Scan the data below for lines containing the string "daddr" and give only how many there are.

=== Section Start ===

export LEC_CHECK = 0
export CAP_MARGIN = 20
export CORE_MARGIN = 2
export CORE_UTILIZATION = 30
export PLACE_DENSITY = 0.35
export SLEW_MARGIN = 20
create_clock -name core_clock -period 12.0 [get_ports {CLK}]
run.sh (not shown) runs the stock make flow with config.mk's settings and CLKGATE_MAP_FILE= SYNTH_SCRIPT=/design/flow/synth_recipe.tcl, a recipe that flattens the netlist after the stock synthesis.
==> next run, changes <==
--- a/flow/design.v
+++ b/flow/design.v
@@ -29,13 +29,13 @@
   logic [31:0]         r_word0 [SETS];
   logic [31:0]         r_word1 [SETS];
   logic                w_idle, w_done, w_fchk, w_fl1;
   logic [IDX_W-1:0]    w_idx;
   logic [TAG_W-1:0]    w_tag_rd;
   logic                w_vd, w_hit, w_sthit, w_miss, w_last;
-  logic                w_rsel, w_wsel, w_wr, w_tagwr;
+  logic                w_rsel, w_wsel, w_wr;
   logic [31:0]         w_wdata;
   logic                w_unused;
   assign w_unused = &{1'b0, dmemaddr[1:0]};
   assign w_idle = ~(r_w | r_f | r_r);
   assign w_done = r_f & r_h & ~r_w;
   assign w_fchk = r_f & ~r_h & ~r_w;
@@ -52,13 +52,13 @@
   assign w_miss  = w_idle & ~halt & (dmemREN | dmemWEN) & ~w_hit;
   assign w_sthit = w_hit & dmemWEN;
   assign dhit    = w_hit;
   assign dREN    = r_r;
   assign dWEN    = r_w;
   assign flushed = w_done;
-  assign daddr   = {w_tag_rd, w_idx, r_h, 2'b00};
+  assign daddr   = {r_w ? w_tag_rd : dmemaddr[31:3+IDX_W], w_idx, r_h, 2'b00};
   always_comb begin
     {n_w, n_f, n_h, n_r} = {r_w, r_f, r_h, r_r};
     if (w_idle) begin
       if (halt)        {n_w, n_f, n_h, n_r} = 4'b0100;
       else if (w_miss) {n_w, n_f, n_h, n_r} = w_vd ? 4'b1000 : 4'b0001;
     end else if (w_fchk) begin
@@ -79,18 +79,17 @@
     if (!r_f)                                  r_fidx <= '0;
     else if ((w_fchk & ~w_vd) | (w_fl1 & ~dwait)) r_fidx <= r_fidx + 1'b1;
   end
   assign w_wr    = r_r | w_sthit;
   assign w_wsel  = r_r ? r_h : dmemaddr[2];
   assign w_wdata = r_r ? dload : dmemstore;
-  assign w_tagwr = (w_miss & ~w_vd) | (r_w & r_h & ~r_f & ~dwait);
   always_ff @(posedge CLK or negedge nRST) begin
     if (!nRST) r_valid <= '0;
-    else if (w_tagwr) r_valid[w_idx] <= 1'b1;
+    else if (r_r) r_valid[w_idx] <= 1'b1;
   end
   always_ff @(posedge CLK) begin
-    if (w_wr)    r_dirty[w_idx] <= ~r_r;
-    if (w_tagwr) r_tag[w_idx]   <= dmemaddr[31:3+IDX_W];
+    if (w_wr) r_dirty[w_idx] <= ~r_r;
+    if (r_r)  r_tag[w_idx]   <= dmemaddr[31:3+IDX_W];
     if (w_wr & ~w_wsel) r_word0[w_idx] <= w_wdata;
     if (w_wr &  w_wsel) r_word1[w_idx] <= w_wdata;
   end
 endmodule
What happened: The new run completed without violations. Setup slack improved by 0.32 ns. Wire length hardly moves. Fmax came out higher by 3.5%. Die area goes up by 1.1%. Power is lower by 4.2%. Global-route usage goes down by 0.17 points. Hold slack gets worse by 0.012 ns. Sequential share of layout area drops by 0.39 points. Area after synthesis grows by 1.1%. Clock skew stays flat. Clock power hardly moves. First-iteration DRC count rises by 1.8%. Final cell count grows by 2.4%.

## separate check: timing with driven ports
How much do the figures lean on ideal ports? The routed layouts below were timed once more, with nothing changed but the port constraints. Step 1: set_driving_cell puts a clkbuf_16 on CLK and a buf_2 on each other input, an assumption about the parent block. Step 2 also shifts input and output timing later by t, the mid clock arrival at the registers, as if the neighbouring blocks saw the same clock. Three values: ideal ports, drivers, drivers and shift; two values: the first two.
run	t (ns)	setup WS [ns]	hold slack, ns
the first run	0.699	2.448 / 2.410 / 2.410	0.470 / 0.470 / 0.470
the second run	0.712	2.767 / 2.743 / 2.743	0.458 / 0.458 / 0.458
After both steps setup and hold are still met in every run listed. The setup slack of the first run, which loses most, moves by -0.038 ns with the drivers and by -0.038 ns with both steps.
Context: an optimization exercise on an open-source flow, tuned for small area, a short achievable clock period and few clock cycles per item. The choices shown serve that exercise and are no tape-out recipe. The RTL was checked by simulation tests, not by an equivalence proof against the original design.

`design/flow/run.sh`:
```
#!/bin/bash
# synth_recipe.tcl (not shown) runs the flow's synth.tcl, then flattens the netlist and writes it again
# the make line also repeats each setting of config.mk as NAME=value (left out here)
make -C /OpenROAD-flow-scripts/flow DESIGN_CONFIG=/design/flow/config.mk WORK_HOME=/design/flow/orfs CLKGATE_MAP_FILE= SYNTH_SCRIPT=/design/flow/synth_recipe.tcl finish
```
`design/flow/config.mk`:
```
export PLATFORM = sky130hd
export DESIGN_NAME = rv_alu_mc
export DESIGN_NICKNAME = rv_alu_mc
export VERILOG_FILES = /design/flow/design.v
export SDC_FILE = /design/flow/constraint.sdc
export NUM_CORES = 4
export LEC_CHECK = 0
export ABC_AREA = 1
export CAP_MARGIN = 20
export CORE_MARGIN = 2
export CORE_UTILIZATION = 40
export SETUP_SLACK_MARGIN = 3.0
export SLEW_MARGIN = 20
```
`design/flow/constraint.sdc`:
```
create_clock -name core_clock -period 8.0 [get_ports {clk}]
set_input_delay 1.6000 -clock core_clock [delete_from_list [all_inputs] [get_ports {clk}]]
set_output_delay 1.6000 -clock core_clock [all_outputs]
set_load 0.01 [all_outputs]
```
`design/flow/design.v`:
```
module rv_alu_mc #(
    parameter int WIDTH    = 32,
    parameter bit ENABLE_M = 1'b1
) (
    input  logic             clk,
    input  logic             rst_n,
    input  logic             in_valid,
    output logic             in_ready,
    input  logic [6:0]       opcode,
    input  logic [2:0]       funct3,
    input  logic [6:0]       funct7,
    input  logic [WIDTH-1:0] op1,
    input  logic [WIDTH-1:0] op2,
    output logic             out_valid,
    input  logic             out_ready,
    output logic [WIDTH-1:0] rez,
    output logic             busy
);
    localparam int MND = 2;                           
    localparam int NCL = (17 + MND - 1) / MND;        
    localparam int NCS = (7 + MND - 1) / MND;         
    localparam int LW  = 2 * MND * NCL;               
    localparam int SB  = 2 * MND * NCS;               
    localparam int SW  = 33 + 2 * MND;                
    localparam int BW  = (LW > 32) ? LW : 32;
    localparam int K_ALU = 0, K_MUL = 1, K_NGA = 2, K_NGB = 3, K_DVN = 4, K_DIV = 5,
                   K_NGR = 6, K_NGQ = 7;
    localparam int O_ADD = 0, O_SUB = 1, O_SLT = 2, O_SLTU = 3, O_XOR = 4, O_OR = 5,
                   O_AND = 6, O_SLL = 7, O_SRL = 8, O_SRA = 9, O_PASS = 10;
    logic             s1_q, ov_q;
    logic [7:0]       kind_q, kind_d;
    logic [10:0]      aop_q;
    logic             t0_en_q, t0_inv_q, t1_en_q, t1_inv_q, t1_up_q, cin_q;
    logic [MND-1:0]   one_q, two_q, ng_q, one_d, two_d, ng_d;   
    logic [4:0]       cnt_q;
    logic             last_q;
    logic             hi_q, short_q, rem_q, neg_q, dz_q, sb_q;
    logic [5:0]       za_q, zb_q;       
    logic             pa_q, pb_q;       
    logic [32:0]      a_q;      
    logic [BW-1:0]    b_q;      
    logic [32:0]      m_q;      
    logic [31:0]      rez_q;
    logic             sel_sum_q, m_sl_q, m_sh_q, m_ll_q, m_lh_q, d_r_q, d_q_q, d_1_q;   
    function automatic logic [5:0] clz32(input logic [31:0] v);
        clz32 = 6'd32;
        for (int i = 0; i < 32; i++) if (v[i]) clz32 = 6'(31 - i);
    endfunction
    function automatic logic neg_pow2(input logic [31:0] v);
        neg_pow2 = &(v[31:1] | ~v[30:0]);
    endfunction
    function automatic logic [2:0] booth(input logic d2, input logic d1, input logic d0);
        booth = {d2 && !(d1 && d0), d1 ^ d0, (d2 && !d1 && !d0) || (!d2 && d1 && d0)};
    endfunction
    logic        is_op, is_imm, is_m, base_op, add_op, f_mul, f_rem, s1, s2, sa, sb_;
    logic        short1, short2, swap;
    logic [10:0] aop;
    logic [32:0] a33, b33, xm;
    always_comb begin
        is_op   = (opcode == 7'b0110011);
        is_imm  = (opcode == 7'b0010011);
        is_m    = ENABLE_M && is_op && (funct7 == 7'b0000001);
        base_op = is_imm || (is_op && !is_m);
        add_op  = (opcode == 7'b0000011) || (opcode == 7'b0100011) || (opcode == 7'b1100111) ||
                  (opcode == 7'b1101111) || (opcode == 7'b0010111) || (opcode == 7'b1100011);
        aop = '0;
        if (base_op) begin
            case (funct3)
                3'd0: if (is_op && funct7[5]) aop[O_SUB] = 1'b1; else aop[O_ADD] = 1'b1;
                3'd1: aop[O_SLL] = 1'b1;
                3'd2: aop[O_SLT] = 1'b1;
                3'd3: aop[O_SLTU] = 1'b1;
                3'd4: aop[O_XOR] = 1'b1;
                3'd5: if (funct7[5]) aop[O_SRA] = 1'b1; else aop[O_SRL] = 1'b1;
                3'd6: aop[O_OR] = 1'b1;
                default: aop[O_AND] = 1'b1;
            endcase
        end else if (add_op) begin
            aop[O_ADD] = 1'b1;
        end else begin
            aop[O_PASS] = 1'b1;
        end
        f_mul = !funct3[2];
        f_rem = funct3[1];
        s1  = (funct3[1:0] != 2'b11) && op1[31];
        s2  = !funct3[1] && op2[31];
        a33 = {s1, op1};
        b33 = {s2, op2};
        short1 = (a33[32:SB-1] == '0) || (a33[32:SB-1] == '1);
        short2 = (b33[32:SB-1] == '0) || (b33[32:SB-1] == '1);
        swap   = short1 && !short2;         
        xm     = swap ? a33 : b33;
        sa  = !funct3[0] && op1[31];
        sb_ = !funct3[0] && op2[31];
    end
    logic [SW-1:0] y1, y2, t0, bs, bc, bt, sumw;
    logic [SW:0]   bsum;
    logic [32:0]   sum;
    logic          lt_s, lt_u;
    always_comb begin
        y1 = SW'($signed(m_q));
        y2 = SW'($signed({m_q, 1'b0}));
        t0 = t0_en_q ? SW'($signed(a_q)) : '0;
        if (t0_inv_q) t0[31:0] = ~a_q[31:0];
        bs = t0;
        bc = '0;
        for (int j = 0; j < MND; j++) begin
            bt = ({SW{one_q[j]}} & y1) | ({SW{two_q[j]}} & y2);
            if (j == 0) begin
                bt[31:0]     = (bt[31:0] | ({32{t1_en_q}} & b_q[31:0])) ^ {32{ng_q[0] || t1_inv_q}};
                bt[SW-1:32]  = (bt[SW-1:32] ^ {(SW-32){ng_q[0]}}) | {(SW-32){t1_up_q}};
                bc = bt;
            end else begin
                logic [SW-1:0] ns, nc;
                bt = ((bt ^ {SW{ng_q[j]}}) << (2*j)) | ({SW{ng_q[j]}} & ((SW'(1) << (2*j)) - SW'(1)));
                ns = bs ^ bc ^ bt;
                nc = ((bs & bc) | (bs & bt) | (bc & bt)) << 1;
                nc[0] = ng_q[j-1];
                bs = ns;
                bc = nc;
            end
        end
        bsum = {bs, 1'b1} + {bc, ng_q[MND-1] || cin_q};
        sumw = bsum[SW:1];
        sum  = sumw[32:0];
        lt_u = !sum[32];
        lt_s = (a_q[31] ^ b_q[31]) ? a_q[31] : sum[31];
    end
    logic [32:0]   h_n;
    logic [LW-1:0] l_n;
    always_comb begin
        h_n = sumw[SW-1:2*MND];
        l_n = {sumw[2*MND-1:0], b_q[LW-1:2*MND]};
    end
    logic        qbit;
    logic [31:0] r_n, q_n;
    always_comb begin
        qbit = !sumw[SW-1];
        r_n  = qbit ? sum[31:0] : a_q[31:0];
        q_n  = {m_q[30:0], qbit};
    end
    function automatic logic [31:0] rev32(input logic [31:0] v);
        for (int i = 0; i < 32; i++) rev32[i] = v[31 - i];
    endfunction
    logic [6:0]  kdiff;
    logic [4:0]  kal;
    logic        k_dvn, sh_left, sh_fill;
    logic [4:0]  sh_amt;
    logic [31:0] sh_in, sh_r, sh_out;
    always_comb begin
        k_dvn = kind_q[K_DVN];
        kdiff = {1'b0, zb_q} - {1'b0, za_q} + 7'(pa_q) - 7'(pb_q);
        kal   = (kdiff[6] || dz_q) ? 5'd0 : kdiff[4:0];
        sh_left = k_dvn || aop_q[O_SLL];
        sh_fill = aop_q[O_SRA] && a_q[31];
        sh_amt  = k_dvn ? kal : b_q[4:0];
        sh_in   = k_dvn ? b_q[31:0] : a_q[31:0];
        sh_r    = 32'($signed({sh_fill, (sh_left ? rev32(sh_in) : sh_in)}) >>> sh_amt);
        sh_out  = sh_left ? rev32(sh_r) : sh_r;
    end
    logic [31:0] rez_d;
    always_comb begin
        rez_d   = ({32{sel_sum_q}} & sum[31:0])
                | ({32{m_sl_q}} & {h_n[31-SB:0], l_n[LW-1:LW-SB]})
                | ({32{m_sh_q}} & 32'($signed(h_n) >>> (32 - SB)))
                | ({32{m_ll_q}} & l_n[31:0])
                | ({32{m_lh_q}} & {h_n[63-LW:0], l_n[LW-1:32]})
                | ({32{d_r_q && kind_q[K_DIV]}} & r_n)
                | ({32{d_q_q && kind_q[K_DIV]}} & q_n)
                | ({32{d_1_q && kind_q[K_DIV]}})
                | ({32{aop_q[O_SLT]}}  & {31'b0, lt_s})
                | ({32{aop_q[O_SLTU]}} & {31'b0, lt_u})
                | ({32{aop_q[O_XOR]}}  & (a_q[31:0] ^ b_q[31:0]))
                | ({32{aop_q[O_OR]}}   & (a_q[31:0] | b_q[31:0]))
                | ({32{aop_q[O_AND]}}  & (a_q[31:0] & b_q[31:0]))
                | ({32{aop_q[O_SLL] | aop_q[O_SRL] | aop_q[O_SRA]}} & sh_out)
                | ({32{aop_q[O_PASS]}} & a_q[31:0]);
    end
    logic done, adv, acc, mul_adv, div_adv;
    always_comb begin
        done = kind_q[K_ALU] || kind_q[K_NGR] || kind_q[K_NGQ] || (kind_q[K_MUL] && last_q) ||
               (kind_q[K_DIV] && last_q && !neg_q);
        adv      = !ov_q || out_ready;
        in_ready = !s1_q || (done && adv);
        acc      = in_valid && in_ready;
        mul_adv  = s1_q && kind_q[K_MUL] && (!last_q || adv);
        div_adv  = s1_q && kind_q[K_DIV] && (!last_q || neg_q || adv);
        out_valid = ov_q;
        busy      = s1_q && !ov_q;
        rez       = rez_q;
    end
    always_ff @(posedge clk or negedge rst_n) begin
        if (!rst_n) begin
            s1_q <= 1'b0;
            ov_q <= 1'b0;
        end else begin
            if (s1_q && done && adv) ov_q <= 1'b1;
            else if (out_ready)      ov_q <= 1'b0;
            if (acc)                 s1_q <= 1'b1;
            else if (done && adv)    s1_q <= 1'b0;
        end
    end
    logic sub_d, mul_first, sbd;
    always_comb begin
        kind_d    = kind_q;
        sub_d     = !aop_q[O_ADD];
        mul_first = 1'b0;
        sbd       = acc ? sb_ : sb_q;
        one_d = '0;
        two_d = '0;
        ng_d  = '0;
        if (acc) begin
            kind_d = '0;
            sub_d  = !aop[O_ADD];
            if (!is_m)      kind_d[K_ALU] = 1'b1;
            else if (f_mul) kind_d[K_MUL] = 1'b1;
            else if (sa)    kind_d[K_NGA] = 1'b1;
            else            kind_d[K_DVN] = 1'b1;
            if (is_m && f_mul) begin
                mul_first = 1'b1;
                for (int j = 0; j < MND; j++)
                    {ng_d[j], one_d[j], two_d[j]} =
                        booth(xm[2*j+1], xm[2*j], (j == 0) ? 1'b0 : xm[(j == 0) ? 0 : 2*j-1]);
            end
        end else if (s1_q) begin
            if (kind_q[K_NGA]) begin
                kind_d = '0;
                kind_d[K_DVN] = 1'b1;
            end
            if (kind_q[K_DVN]) kind_d = 8'(1) << K_DIV;
            if (kind_q[K_DIV] && last_q && neg_q) begin
                kind_d = rem_q ? 8'(1) << K_NGR : 8'(1) << K_NGQ;
                if (!rem_q) begin
                    one_d[0] = 1'b1;      
                    ng_d[0]  = 1'b1;
                end
            end
            if (kind_q[K_MUL]) begin
                if (mul_adv) begin
                    for (int j = 0; j < MND; j++)
                        {ng_d[j], one_d[j], two_d[j]} =
                            booth(b_q[2*MND+2*j+1], b_q[2*MND+2*j], b_q[2*MND+2*j-1]);
                end else begin
                    one_d = one_q;
                    two_d = two_q;
                    ng_d  = ng_q;
                end
            end
        end
    end
    always_ff @(posedge clk) begin
        kind_q   <= kind_d;
        one_q    <= one_d;
        two_q    <= two_d;
        ng_q     <= ng_d;
        t0_en_q  <= !(kind_d[K_NGQ] || mul_first);
        t0_inv_q <= kind_d[K_NGA] || kind_d[K_NGR];
        t1_en_q  <= kind_d[K_ALU] || kind_d[K_DIV];
        t1_inv_q <= (kind_d[K_ALU] && sub_d) || (kind_d[K_DIV] && !sbd);
        t1_up_q  <= kind_d[K_DIV];
        cin_q    <= (kind_d[K_ALU] && sub_d) || (kind_d[K_DIV] && !sbd) || kind_d[K_NGA] ||
                    kind_d[K_NGR];
        sel_sum_q <= (kind_d[K_ALU] && (acc ? (aop[O_ADD] || aop[O_SUB])
                                            : (aop_q[O_ADD] || aop_q[O_SUB]))) ||
                     kind_d[K_NGR] || kind_d[K_NGQ];
    end
    always_ff @(posedge clk) begin
        if (acc) begin
            hi_q  <= funct3[1:0] != 2'b00;
            rem_q <= f_rem;
            dz_q  <= (op2 == '0);
            sb_q  <= sb_;
            za_q  <= clz32(op1 ^ {32{sa}});
            zb_q  <= clz32(op2 ^ {32{sb_}});
            pa_q  <= sa && neg_pow2(op1);
            pb_q  <= sb_ && neg_pow2(op2);
            neg_q <= f_rem ? sa : ((sa ^ sb_) && (op2 != '0));
            aop_q <= is_m ? '0 : aop;
            a_q   <= {1'b0, op1};
            m_sl_q <= is_m && f_mul && (short1 || short2) && funct3[1:0] == 2'b00;
            m_sh_q <= is_m && f_mul && (short1 || short2) && funct3[1:0] != 2'b00;
            m_ll_q <= is_m && f_mul && !(short1 || short2) && funct3[1:0] == 2'b00;
            m_lh_q <= is_m && f_mul && !(short1 || short2) && funct3[1:0] != 2'b00;
            d_r_q  <= f_rem;
            d_q_q  <= !f_rem && (op2 != '0);
            d_1_q  <= !f_rem && (op2 == '0);
            if (is_m && f_mul) begin
                short_q <= short1 || short2;
                cnt_q   <= 5'((short1 || short2) ? NCS - 1 : NCL - 1);
                last_q  <= 1'b0;
                b_q     <= BW'($signed(xm));
                m_q     <= swap ? b33 : a33;
            end else begin
                b_q     <= BW'(op2);
            end
        end else if (s1_q) begin
            if (mul_adv) begin
                a_q    <= h_n;
                b_q    <= BW'(l_n);
                cnt_q  <= cnt_q - 5'd1;
                last_q <= (cnt_q == 5'd1);
            end
            if (kind_q[K_NGA]) a_q <= {1'b0, sum[31:0]};
            if (kind_q[K_DVN]) begin
                b_q    <= BW'({sb_q, sh_out});
                m_q    <= '0;
                cnt_q  <= kal;
                last_q <= (kal == 5'd0);
            end
            if (div_adv) begin
                a_q    <= {1'b0, r_n};
                b_q    <= BW'({b_q[32], b_q[32:1]});
                m_q    <= {1'b0, q_n};
                cnt_q  <= cnt_q - 5'd1;
                last_q <= (cnt_q == 5'd1);
            end
        end
        if (s1_q && done && adv) begin
            rez_q <= rez_d;
        end
    end
endmodule
```
==> impl_metrics.tcl, run 1 <==
set metrics [dict create \
    postSynthCellCount 3287 \
    gp_routability_congestion 1.07 \
    routed_wirelength_microns 125000 \
    grt_usage 0.419 \
    grt_start_max_net_pins 87 \
    area_delta_synth_final_pct 19.3 \
    setup.worst_path.start_class "flip-flop" \
    ys_types 71 \
    design.core.area_sq_um 56100 \
    dieArea_sq_um 58300 \
    post-synth-top-area-fraction 0.241 \
    crit_path_cell_trace "clkinvlp_4, buf_4, o22ai_2, xor2_1, fa_1, inv_1, ha_1, a21oi_2, nor2_1, a211oi_2, nand2_2, nor2_4, inv_1, a21oi_4, nor2_1, nor2_2, o21ai_4, nand3_1, nand2_1, xor2_1, buf_4, o21ai_1, o21ai_0, nand3b_1" \
    tritoncts "done" \
    port_buffers 119 \
    detailed_place.area_sq_um 24400 \
    drt_pass1_iterations 7 \
    synth_area_leader_cell "sky130_fd_sc_hd__edfxtp_1" \
    synth_async_sr_flop_share 0.0102 \
    met3RoutedLength_microns 18300 \
    r2r_path_start "one_q[1]" \
    routed_wire_length_per_instance_microns 29.9 \
    placementRows 87 \
    timing.critical_path.slowest_cell_delay_ns 0.55 \
    hold_path_class "flip-flop to flip-flop" \
    rrSetupSlack_ns 2.93 \
    wl_met2_microns 49700 \
    wire_length_of_the_first_global_routing_pass_microns 172000 \
    unrepaired_setup_endpoints_after_global_routing "true" \
    hold_violations 0 \
    cap_viol_max_count 0 \
    finalInstanceArea_sq_um 26900 \
    htree_levels 4 \
    routed-via-count 26700 \
    result_of_the_run "finished clean" \
    fmaxAchievable_mhz 197 \
    max-clock-path-buffers 2 \
    hold_path_startpoint "kind_q[6]" \
    layout_common_cells "sky130_fd_sc_hd__nand2_1 (785), sky130_fd_sc_hd__inv_1 (374), sky130_fd_sc_hd__o21ai_0 (293)" \
    synth_seq_cells 196 \
    highest_layer "met5" \
    min_period_ns 5.07 \
    die_y_microns 241 \
    io-pin-count 120 \
    final_net_count 3644 \
    worstPathMaxFanout 10 \
    drt_iter0_markers 4092 \
    detail-route-antenna-nets 0 \
    detailed_place_hpwl_microns 94400 \
    cts_num_sinks 196 \
    cts_root_buf "sky130_fd_sc_hd__clkbuf_16" \
    layout_cells_sized_above_1 0.110 \
    cts_buffers 17 \
    setup_viol 0 \
    timing.slew.headroom 0.110 \
    register_clock_pin_slew_on_the_reported_worst_setup_and_hold_paths_ns 0.09 \
    worst_ep_required_time_ns 8.22 \
    slew_viol_final 0 \
    detail_route.vias_per_cell 6.40 \
    fin_setup_tns_ns 0 \
    synth.yosys.seq_area_share 0.255 \
    initial_utilization 0.402 \
    fillerInstances 5758 \
    tightestPinTransition_ns 1.33 \
    worst_case_hold_slack_ns 0.515 \
    syn_area_per_cell_sq_um 6.86 \
    final_common_cell "sky130_fd_sc_hd__nand2_1" \
    vias_in_the_first_global_route 23800 \
    crit_slowest_cell "sky130_fd_sc_hd__fa_1" \
    path_buf_inv 5 \
    critical_path.startpoint "one_q[1]" \
    netlist_top_cells_area "sky130_fd_sc_hd__edfxtp_1 (24%), sky130_fd_sc_hd__nand2_1 (13%), sky130_fd_sc_hd__o21ai_0 (6.8%), sky130_fd_sc_hd__inv_1 (6.6%), sky130_fd_sc_hd__ha_1 (6.5%)" \
    ys.flop_type "sky130_fd_sc_hd__edfxtp_1" \
    cp_top_family "compound AO/OA/AOI/OAI gates" \
    yosys_warnings 1 \
    detail_route.drc_violations 0 \
    criticalPathCategory "flip-flop to flip-flop" \
    syn-num-nets 3530 \
    crit_path_arrival_time_ns 5.29 \
    syn_area_sq_um 22500 \
    synth-edff-count 181 \
    die_w_microns 241 \
    met1Wirelength_microns 46300 \
    cts_hold_buffers 0 \
    clock_insertion_delay_worst_skew_ns 0.53 \
    period_share 0.634 \
    initial_antenna_violation_count 7 \
    postLayoutCoreUtil 0.480 \
    worst_clock_skew_ns 0.0211 \
    cp-end-kind "flip-flop" \
    globalRoute.totalOverflow 0 \
]
-- kinds of logic (layout without fill, tap and decap cells) --
family | after synthesis | in the layout | synth area share
xor+xnor | 157 | 157 | 0.0610
other cells | 0 | 7 | 0
flops | 196 | 196 | 0.255
compound gates | 891 | 891 | 0.245
simple gates | 1294 | 1299 | 0.237
fa+ha+maj | 158 | 158 | 0.101
buf+inv | 591 | 713 | 0.101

=== Section End ===

» EXPECTED ANSWER: 2